Gao Pan

Personal information
- Born: 22 May 1995 (age 31)

Sport
- Country: China
- Sport: Taekwondo

Medal record
Women's taekwondo
Representing China
Asian Taekwondo Championships
| Gold medal – first place | 2018 Ho Chi Minh City | +73 kg |
Asian Indoor and Martial Arts Games
| Gold medal – first place | 2017 Ashgabat | 67 kg |
Asian Games
| Bronze medal – third place | 2018 Jakarta | +67 kg |

= Gao Pan =

Chinese taekwondo practitioner

Gao Pan (born 22 May 1995) is a Chinese taekwondo practitioner. She is a gold medalist at the Asian Indoor and Martial Arts Games and Asian Taekwondo Championships and a bronze medalist at the Asian Games.

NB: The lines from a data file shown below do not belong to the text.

### src/rtl/gpio_io_ctrl.sv
// GPIO controller: register file, edge status/irq and glitch-free direction changes.
module gpio_io_ctrl
  import gpio_pkg::*;
#(
  parameter int unsigned NPINS = NPINS_DEF,
  parameter int unsigned TURN  = TURN_DEF
) (
  input  logic             clk,
  input  logic             gated_reset,
  input  logic             wr_en,
  input  logic [1:0]       addr,
  input  logic [NPINS-1:0] wr_data,
  output logic [NPINS-1:0] rd_data,
  output logic             busy,
  input  logic [NPINS-1:0] gpio_in,
  output logic [NPINS-1:0] gpio_out,
  output logic [NPINS-1:0] gpio_oeb,
  output logic             irq
);

  gpio_state_e      state_q, state_d;
  logic [CNT_W-1:0] cnt_q, cnt_d;
  logic [NPINS-1:0] dir_active_q, dir_active_d;
  logic [NPINS-1:0] dir_pend_q, dir_pend_d;
  logic [NPINS-1:0] out_q, out_d;
  logic [NPINS-1:0] edge_en_q, edge_en_d;
  logic [NPINS-1:0] edge_stat_q, edge_stat_d;
  logic             irq_q, irq_d;
  logic             busy_q, busy_d;
  logic [NPINS-1:0] stat_clr;
  logic [NPINS-1:0] rise_c;

  gpio_sync_edge #(.W(NPINS)) u_sync_edge (
    .clk         (clk),
    .gated_reset (gated_reset),
    .din         (gpio_in),
    .rise_c      (rise_c)
  );

  // Register writes, direction-change sequencing and edge status update.
  always_comb begin
    state_d      = state_q;
    cnt_d        = cnt_q;
    dir_active_d = dir_active_q;
    dir_pend_d   = dir_pend_q;
    out_d        = out_q;
    edge_en_d    = edge_en_q;
    stat_clr     = '0;

    if (wr_en) begin
      case (addr)
        ADDR_OUT:       out_d     = wr_data;
        ADDR_EDGE_EN:   edge_en_d = wr_data;
        ADDR_EDGE_STAT: stat_clr  = wr_data;
        default:        ;
      endcase
    end

    case (state_q)
      ST_IDLE: begin
        if (wr_en && (addr == ADDR_DIR)) begin
          dir_pend_d = wr_data;
          state_d    = ST_RELEASE;
        end
      end
      ST_RELEASE: begin
        // Pins leaving output mode let go before anything turns on.
        dir_active_d = dir_active_q & dir_pend_q;
        cnt_d        = CNT_W'(TURN - 1);
        state_d      = ST_SETTLE;
      end
      ST_SETTLE: begin
        if (cnt_q == '0) begin
          state_d = ST_APPLY;
        end else begin
          cnt_d = cnt_q - CNT_W'(1);
        end
      end
      ST_APPLY: begin
        dir_active_d = dir_pend_q;
        state_d      = ST_IDLE;
      end
      default: state_d = ST_IDLE;
    endcase

    // A fresh edge overrides a same-cycle clear.
    edge_stat_d = (edge_stat_q & ~stat_clr) | rise_c;
    irq_d       = |(edge_stat_q & edge_en_q);
    busy_d      = (state_d != ST_IDLE);
  end

  // State and register flops.
  always_ff @(posedge clk or negedge gated_reset) begin
    if (!gated_reset) begin
      state_q      <= ST_IDLE;
      cnt_q        <= '0;
      dir_active_q <= '0;
      dir_pend_q   <= '0;
      out_q        <= '0;
      edge_en_q    <= '0;
      edge_stat_q  <= '0;
      irq_q        <= 1'b0;
      busy_q       <= 1'b0;
    end else begin
      state_q      <= state_d;
      cnt_q        <= cnt_d;
      dir_active_q <= dir_active_d;
      dir_pend_q   <= dir_pend_d;
      out_q        <= out_d;
      edge_en_q    <= edge_en_d;
      edge_stat_q  <= edge_stat_d;
      irq_q        <= irq_d;
      busy_q       <= busy_d;
    end
  end

  // Register read mux; DIR shows the pending value while a change is running.
  always_comb begin
    rd_data = '0;
    case (addr)
      ADDR_DIR:       rd_data = busy_q ? dir_pend_q : dir_active_q;
      ADDR_OUT:       rd_data = out_q;
      ADDR_EDGE_EN:   rd_data = edge_en_q;
      ADDR_EDGE_STAT: rd_data = edge_stat_q;
      default:        rd_data = '0;
    endcase
  end

  assign busy     = busy_q;
  assign irq      = irq_q;
  assign gpio_out = out_q;
  assign gpio_oeb = ~dir_active_q;

endmodule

In 2017, Gao competed in the women's middleweight event at the 2017 World Taekwondo Championships held in Muju, South Korea without winning a medal. She won her first match against Kirstie Alora of the Philippines and she was eliminated from the competition in her next match, against Petra Matijašević. A few months later, she won the gold medal in the women's −67 kg event at the 2017 Asian Indoor and Martial Arts Games held in Ashgabat, Turkmenistan.

In 2018, Gao won one of the bronze medals in the women's +67 kg event at the 2018 Asian Games held in Jakarta, Indonesia. In the semi-finals, she was eliminated by the eventual gold medalist Lee Da-bin of South Korea.